Pericos de Puebla – No. 60
- Infielder
- Born: March 3, 1994 (age 32) Villa de Cura, Aragua, Venezuela
- Bats: RightThrows: Right

MLB debut
- July 29, 2016, for the San Diego Padres

MLB statistics (through 2021 season)
- Batting average: .216
- Home runs: 12
- Runs batted in: 33
- Stats at Baseball Reference

Teams
- San Diego Padres (2016); Chicago White Sox (2018–2019); Baltimore Orioles (2019); St. Louis Cardinals (2021);

= José Rondón =

Venezuelan baseball player (born 1994)

José Gregorio Rondón Hidalgo (born March 3, 1994) is a Venezuelan professional baseball infielder and outfielder for the Pericos de Puebla of the Mexican League. He has previously played in Major League Baseball (MLB) for the San Diego Padres, Chicago White Sox, Baltimore Orioles, and St. Louis Cardinals.

==Career==
===Los Angeles Angels===
Rondón was signed by the Los Angeles Angels of Anaheim as an international free agent on January 13, 2011. He made his professional debut that season with the Dominican Summer League Angels. He started 2014 with the Inland Empire 66ers. In July he played in the All-Star Futures Game as an injury replacement for Carlos Correa.

===San Diego Padres===
On July 31, 2014, Rondón, along with Taylor Lindsey, R. J. Alvarez and Elliot Morris, was traded to the San Diego Padres for Huston Street and Trevor Gott. The Padres assigned him to the Lake Elsinore Storm.
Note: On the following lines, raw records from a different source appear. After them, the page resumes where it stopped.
<file path="src/rtl/traffic_light_ctrl.sv">
// Two-approach intersection controller with pedestrian walk phase and emergency all-red hold.
// Ports: clk, reset (sync, active-high); ped_req (pulse), emerg (level);
//        light_ns/light_ew (00=R 01=Y 10=G), walk, phase (state code), ped_pending (latched request).
module traffic_light_ctrl #(
   parameter int GREEN_CYCLES   = 8,
   parameter int YELLOW_CYCLES  = 3,
   parameter int ALL_RED_CYCLES = 2,
   parameter int WALK_CYCLES    = 5,
   parameter int CNT_W          = 8
) (
   input  logic       clk,
   input  logic       reset,
   input  logic       ped_req,
   input  logic       emerg,
   output logic [1:0] light_ns,
   output logic [1:0] light_ew,
   output logic       walk,
   output logic [2:0] phase,
   output logic       ped_pending
);

   typedef enum logic [2:0] {
      NS_G = 3'd0,
      NS_Y = 3'd1,
      AR_A = 3'd2,
      EW_G = 3'd3,
      EW_Y = 3'd4,
      AR_B = 3'd5,
      WALK = 3'd6,
      EMRG = 3'd7
   } state_t;

   localparam logic [1:0] LAMP_R = 2'b00;
   localparam logic [1:0] LAMP_Y = 2'b01;
   localparam logic [1:0] LAMP_G = 2'b10;

   // Counter load values are duration-1 so that a state lasts exactly its duration.
   localparam logic [CNT_W-1:0] G_LOAD  = CNT_W'(GREEN_CYCLES - 1);
   localparam logic [CNT_W-1:0] Y_LOAD  = CNT_W'(YELLOW_CYCLES - 1);
   localparam logic [CNT_W-1:0] AR_LOAD = CNT_W'(ALL_RED_CYCLES - 1);
   localparam logic [CNT_W-1:0] W_LOAD  = CNT_W'(WALK_CYCLES - 1);

   state_t           state;
   state_t           nxt;
   logic [CNT_W-1:0] cnt;
   logic             cnt_zero;
   logic             walk_to_ew;   // WALK returns to EW_G when it was entered from AR_A
   logic             ped_any;

   assign cnt_zero = (cnt == '0);
   assign ped_any  = ped_pending | ped_req;

   function automatic logic [CNT_W-1:0] load_for(input state_t s);
      logic [CNT_W-1:0] v;
      v = '0;
      case (s)
         NS_G, EW_G: v = G_LOAD;
         NS_Y, EW_Y: v = Y_LOAD;
         AR_A, AR_B: v = AR_LOAD;
         WALK:       v = W_LOAD;
         default:    v = '0;   // EMRG is untimed
      endcase
      return v;
   endfunction

   // Next-state logic. Emergency truncates green only; yellow and all-red always
   // complete, and emergency beats a pedestrian request at all-red expiry.
   always_comb begin
      nxt = state;
      case (state)
         NS_G: if (emerg || cnt_zero) nxt = NS_Y;
         NS_Y: if (cnt_zero) nxt = AR_A;
         AR_A: if (cnt_zero) begin
                  if (emerg)        nxt = EMRG;
                  else if (ped_any) nxt = WALK;
                  else              nxt = EW_G;
               end
         EW_G: if (emerg || cnt_zero) nxt = EW_Y;
         EW_Y: if (cnt_zero) nxt = AR_B;
         AR_B: if (cnt_zero) begin
                  if (emerg)        nxt = EMRG;
                  else if (ped_any) nxt = WALK;
                  else              nxt = NS_G;
               end
         WALK: begin
                  if (emerg)         nxt = EMRG;
                  else if (cnt_zero) nxt = walk_to_ew ? EW_G : NS_G;
               end
         EMRG: if (!emerg) nxt = AR_B;
         default: nxt = AR_B;
      endcase
   end

   always_ff @(posedge clk) begin
      if (reset) begin
         state       <= AR_B;
         cnt         <= AR_LOAD;
         ped_pending <= 1'b0;
         walk_to_ew  <= 1'b0;
         light_ns    <= LAMP_R;
         light_ew    <= LAMP_R;
         walk        <= 1'b0;
         phase       <= AR_B;
      end else begin
         state <= nxt;
         phase <= nxt;

         if (nxt != state)
            cnt <= load_for(nxt);
         else if (!cnt_zero)
            cnt <= cnt - 1'b1;

         // Entering WALK serves the request, including one arriving that same cycle.
         if (nxt == WALK && state != WALK) begin
            ped_pending <= 1'b0;
            walk_to_ew  <= (state == AR_A);
         end else if (ped_req && state != WALK) begin
            ped_pending <= 1'b1;
         end

         // Lamps are decoded from the next state so they line up with phase.
         light_ns <= (nxt == NS_G) ? LAMP_G : (nxt == NS_Y) ? LAMP_Y : LAMP_R;
         light_ew <= (nxt == EW_G) ? LAMP_G : (nxt == EW_Y) ? LAMP_Y : LAMP_R;
         walk     <= (nxt == WALK);
      end
   end

endmodule

</file>
<file path="config.mk">
export PLATFORM = sky130hd
export DESIGN_NAME = traffic_light_ctrl
export DESIGN_NICKNAME = d
export VERILOG_FILES = /design/src/rtl/traffic_light_ctrl.sv
export SDC_FILE = /design/constraint.sdc
export NUM_CORES = 1
export LEC_CHECK = 0
export CAP_MARGIN = 20
export CORE_AREA = 2 2 46 48
export CTS_BUF_LIST = sky130_fd_sc_hd__clkbuf_4
export DETAILED_ROUTE_END_ITERATION = 6
export DIE_AREA = 0 0 48 50
export GPL_TIMING_DRIVEN = 0
export PLACE_DENSITY = 0.93
export SETUP_SLACK_MARGIN = 0.3
export SYNTH_ARGS = -nofsm -noshare
export SYNTH_HDL_FRONTEND = slang
export SYNTH_SLANG_ARGS = --single-unit
export TNS_END_PERCENT = 10
</file>
<file path="constraint.sdc">
create_clock -name clk -period 7.3 [get_ports clk]
set_clock_uncertainty 0.2 [all_clocks]
set_input_delay 1.095 -clock clk [delete_from_list [all_inputs] [get_ports clk]]
set_output_delay 1.095 -clock clk [all_outputs]
set_load 0.1 [all_outputs]
</file>
== Word level (Yosys, flattened, before mapping) ==
Index checks and enable logic that the tools add are counted.

* Flip-flop bits (word level): 18
* Bits of input ports: 4
* Output and inout port bits: 9
* Logic and storage cells: 61

* Add/subtract/negate cells: 1
* Equal/unequal tests: 16
* Mux-type cells: 22
* Bitwise operators: 1
* Reduce and logical (&&, ||, !) cells: 12

{| class="wikitable"
|+ Operators with widths
! kind !! number
|-
| $mux 3 || 13
|-
| $pmux 3 s8 || 1
|-
| $eq 3x3->1 const B || 7
|-
| $mux 8 || 2
|-
| $eq 3x2->1 const B || 4
|-
| $pmux 3 s4 || 1
|-
| $reduce_or 2->1 || 6
|-
| $logic_not 8->1 || 1
|-
| $sub 8x1->8 const B || 1
|-
| $eq 3x1->1 const B || 2
|-
| $logic_not 3->1 || 2
|-
| $mux 2 || 3
|-
| $ne 3x3->1 || 1
|-
| $ne 3x3->1 const B || 1
|-
| $logic_and 1x1->1 || 2
|-
| $mux 1 || 2
|-
| $ne 2x1->1 const B || 1
|-
| $logic_or 1x1->1 || 1
|-
| $or 1x1->1 || 1
|}

== Depth between registers and ports, before layout ==
* Word-level depth: 9
* Gate-level depth with buffers: 9
* Gate-level depth less buffers: 8

== Worst setup path before layout ==
No wires, ideal clock.

* Path kind: input -> register
* From: in ped_req
* To: reg cnt[0]
* Library setup time: 0.122 ns
* Arrival: 2.675 ns
* Required time: 6.978 ns
* Path slack: 4.303 ns
* Stages on the path: 6
* Buffers on the path: 0
* Cells stage by stage: or4b_2 -> a21oi_1 -> a21oi_1 -> a22oi_2 -> nand3_1 -> a311o_1

* Longest elaborated chain between the ends: 9
* Elaborated cells between the ends (all ways): 22
* Those cells by class: 8 x eq/ne; 9 x mux; 1 x bitwise; 4 x reduce/logical

{| class="wikitable"
|+ Ends and longest elaborated chain
! item !! RTL line !! source
|-
| start, declared || 13 || <nowiki>input logic ped_req,</nowiki>
|-
| $or 1x1->1 (*) || 51 || <nowiki>assign ped_any = ped_pending | ped_req;</nowiki>
|-
| $mux 3, on equally long branches || 75, 82 ||
|-
| $mux 3, on equally long branches || 74, 81 ||
|-
| $mux 3, on equally long branches || 73, 80 ||
|-
| $pmux 3 s8 (*) || 70 || <nowiki>case (state)</nowiki>
|-
| $eq 3x2->1 (tied with other cells) || 56 || <nowiki>case (s)</nowiki>
|-
| $reduce_or 2->1 || 56 ||
|-
| $pmux 3 s4 || 56 ||
|-
| $mux 8 || 108 || <nowiki>if (nxt != state)</nowiki>
|-
| end signal, assigned || 109 || <nowiki>cnt <= load_for(nxt);</nowiki>
|-
| end signal, assigned || 111 || <nowiki>cnt <= cnt - 1'b1;</nowiki>
|-
| end, declared || 45 || <nowiki>logic [CNT_W-1:0] cnt;</nowiki>
|}

Mark *: on every way between the ends. The rest lies on a longest branch, timed or not.
A chain may end at the register's enable or synchronous reset.

== Final worst setup path ==
Ends and elaborated chain as after synthesis.

==> flow_summary.json <==
{
  "synth_cells": 128,
  "viasPerCell": 6.25,
  "whs_endpoint": "cnt[6]",
  "detail-route-antenna-nets": 0,
  "cts-root-buf": "clkbuf_4",
  "antenna_found_initial": 0,
  "holdCritStartpoint": "cnt[6]",
  "io_buffers": 12,
  "synth-seq-area-share_pct": 33.1,
  "dieArea_um2": 2400,
  "start_util_pct": 57.2,
  "grt_pass1_wl_mm": 4.29,
  "worst-r2r-setup-slack_ns": 4.31,
  "drtPass1Iterations": 4,
  "hold_viol": 0,
  "avgSynthCellArea_um2": 8.50,
  "num_vias": 1069,
  "ctsResizeCount": 0,
  "synth_top_family_by_area": "simple AND/OR/NAND/NOR gates",
  "clk_pin_slew_ns": 0.10,
  "hpwl_mm": 1.85,
  "finish.utilization_pct": 66.7,
  "htreeDepth": 1,
  "wirelength_mm": 2.53,
  "grt_max_degree": 11,
  "synth-compound-area-share_pct": 25.7,
  "critPathKind": "in2reg",
  "die_w_um": 48,
  "drtIter0Drc": 59,
  "crit_fanout": 8,
  "cp.arrival_ns": 3.34,
  "worst_slew_pin_slew_ns": 0.979,
  "synthSimpleGateAreaFrac_pct": 28.2,
  "synth_top_flop_cell": "dfxtp_1",
  "period_share_pct": 45.9,
  "r2r_cells": 9,
  "num_rows": 16,
  "die_h_um": 50,
  "hold_depth": 2,
  "status": "complete, no violations",
  "synth_xor_area_share_pct": 4.02,
  "first_global_vias": 972,
  "fin_nets": 150,
  "synth-async-reset-ratio_pct": 0,
  "nFillCells": 141,
  "grt_setup_unrepaired": "no",
  "end_kind": "register",
  "synth_cell_types": 54,
  "synth_edf_count": 0,
  "yosys.area.top_type_share_pct": 33.1,
  "r2r_end": "cnt[2]",
  "fmax_mhz": 298,
  "crit_required_ns": 7.29,
  "final_max_slew_viol_count": 0,
  "relSlewSlack_pct": 34.5,
  "drive_above_1_share_pct": 13.2,
  "synth.mux.area_fraction_pct": 1.95,
  "cts.sinks": 18,
  "min_path_type": "reg2reg",
  "syn_nets": 133,
  "cts_tree": "done",
  "ios": 13,
  "cp-start-kind": "input port",
  "clock_latency_ns": 0.29,
  "post_drt_wl_per_cell_um": 14.8,
  "route.detailed.drc": 0,
  "synthAdderAreaFrac_pct": 2.07,
  "synth.cell_area_um2": 1090,
  "diodes": 0,
  "cap_violations": 0,
  "synth_warnings": 0,
  "synth.area.top_cells": "dfxtp_1 (33%), nor2_1 (4.5%), a21oi_1 (3.7%)",
  "setup_viol": 0,
  "period_minus_slack_ns": 3.35,
  "fin_hold_ws_ns": 0.342,
  "cts_setup_buffers": 0,
  "areaGrowthSynthToFinish_pct": 16.6,
  "ys_ff_latch": 18,
  "rr_startpoint": "cnt[0]",
  "cts_hold_buf": 0,
  "clk_path_buf_depth": 2,
  "synth_top_area_cell": "dfxtp_1",
  "place.gp.congestion": 0.805,
  "fin_setup_tns_ns": 0,
  "grt_use_total_pct": 24.5,
  "grt.overflow.total": 0,
  "cts_buffers": 3,
  "core_area_um2": 1900
}
## layout make-up
| type | instances | area, um^2 | area share, % |
|---|---|---|---|
| Buffer | 6 | 23.8 | 1.87 |
| Tap cell | 27 | 33.8 | 2.66 |
| Multi-Input combinational cell | 96 | 674 | 53.2 |
| Timing Repair Buffer | 12 | 120 | 9.47 |
| Sequential cell | 18 | 360 | 28.4 |
| Inverter | 8 | 30.0 | 2.37 |
| Clock buffer | 3 | 22.5 | 1.78 |
| Clock inverter | 1 | 3.75 | 0.296 |
## cells in the final DEF, fill, tap and decap left out, types with 2 or more instances in the layout
master and n:
xnor2_1 4, nor3_1 3, clkbuf_1 3, nor2b_1 2, a21o_1 2, nor4_1 3, nor2_1 13, clkdlybuf4s50_1 12
a31oi_1 2, inv_1 7, nand2_1 4, a211oi_1 2, buf_1 2, a21oi_1 8, and3_1 2, nand2b_1 6
clkbuf_4 3, or2_2 4, dfxtp_1 18, nand3_1 7
## per-stage QoR
stage	std cells	cell area (um^2)	setup slack [ns]
3_3_place_gp	167	1240	3.70
3_5_place_dp	167	1240	3.66
5_1_grt	171	1270	3.87
2_1_floorplan	128	1090	4.30
6_report	171	1270	3.95
4_1_cts	171	1270	3.97
## logic make-up after synthesis
group           after synthesis
buf+inv                      14
mux                           2
fa+ha+maj                     2
compound gates               33
simple gates                 54
flops                        18
xor+xnor                      5
## layer usage
layer / GRT usage [%] / up-vias / part of all wire (%) / wire length, um
li1: - / 507 / - / -
met1: 34.2 / 484 / 42 / 1050
met2: 35.1 / 57 / 46 / 1170
met3: 5.86 / 21 / 6.7 / 169
met4: 10.8 / 0 / 5.3 / 135
met5: 0 / - / 0 / 0
## how the worst max path moves through the flow
stage	from	slack, ns	endpoint
detailed placement	ped_req	3.66	cnt[0]
global placement	ped_req	3.70	cnt[0]
floorplan	ped_req	4.30	cnt[0]
global route	ped_req	3.87	cnt[0]
CTS	ped_req	3.97	cnt[0]
finish	ped_req	3.95	cnt[0]
## cell usage after synthesis (all sizes together), types with 2 or more instances
cell type and number:
nor2 13, nand3 7, dfxtp 18, and2 2, or2 4, a31oi 2
nand2b 6, nor2b 2, nand2 4, buf 3, a22oi 2, a2111oi 2
nor3 3, a211oi 3, a21o 2, inv 8, nor4 4, xnor2 4
a21oi 8, clkbuf 3, and3 2
## registers in the layout (all words and copies together) (netlist names)
signal,cells
walk_to_ew,1
light_ns,2
walk,1
state,3
light_ew,2
cnt,8
ped_pending,1
## worst max-delay path, stage by stage
cell and delay [ns]:
clkdlybuf4s50_1 0.45, or4b_2 0.62, a21oi_1 0.17, a21oi_1 0.10, a22oi_2 0.43, nand3_1 0.13
a311o_1 0.35
Power is left out: the tool's default activity adds up to more than one toggle a clock period on the data nets, which glitch-free logic cannot reach.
On November 19, 2015, the Padres added Rondón to their 40-man roster to protect him from the Rule 5 draft. Rondón was called up to the major leagues on July 29, 2016, and he made his major league debut that night as a pinch hitter for Edwin Jackson, wearing #13. On January 6, 2018, he was designated for assignment by the Padres.

===Chicago White Sox===
On January 10, 2018, Rondón was acquired by the Chicago White Sox. Rondón ended the year playing in 42 games with the White Sox, hitting .230/.280/.470 in 107 plate appearances.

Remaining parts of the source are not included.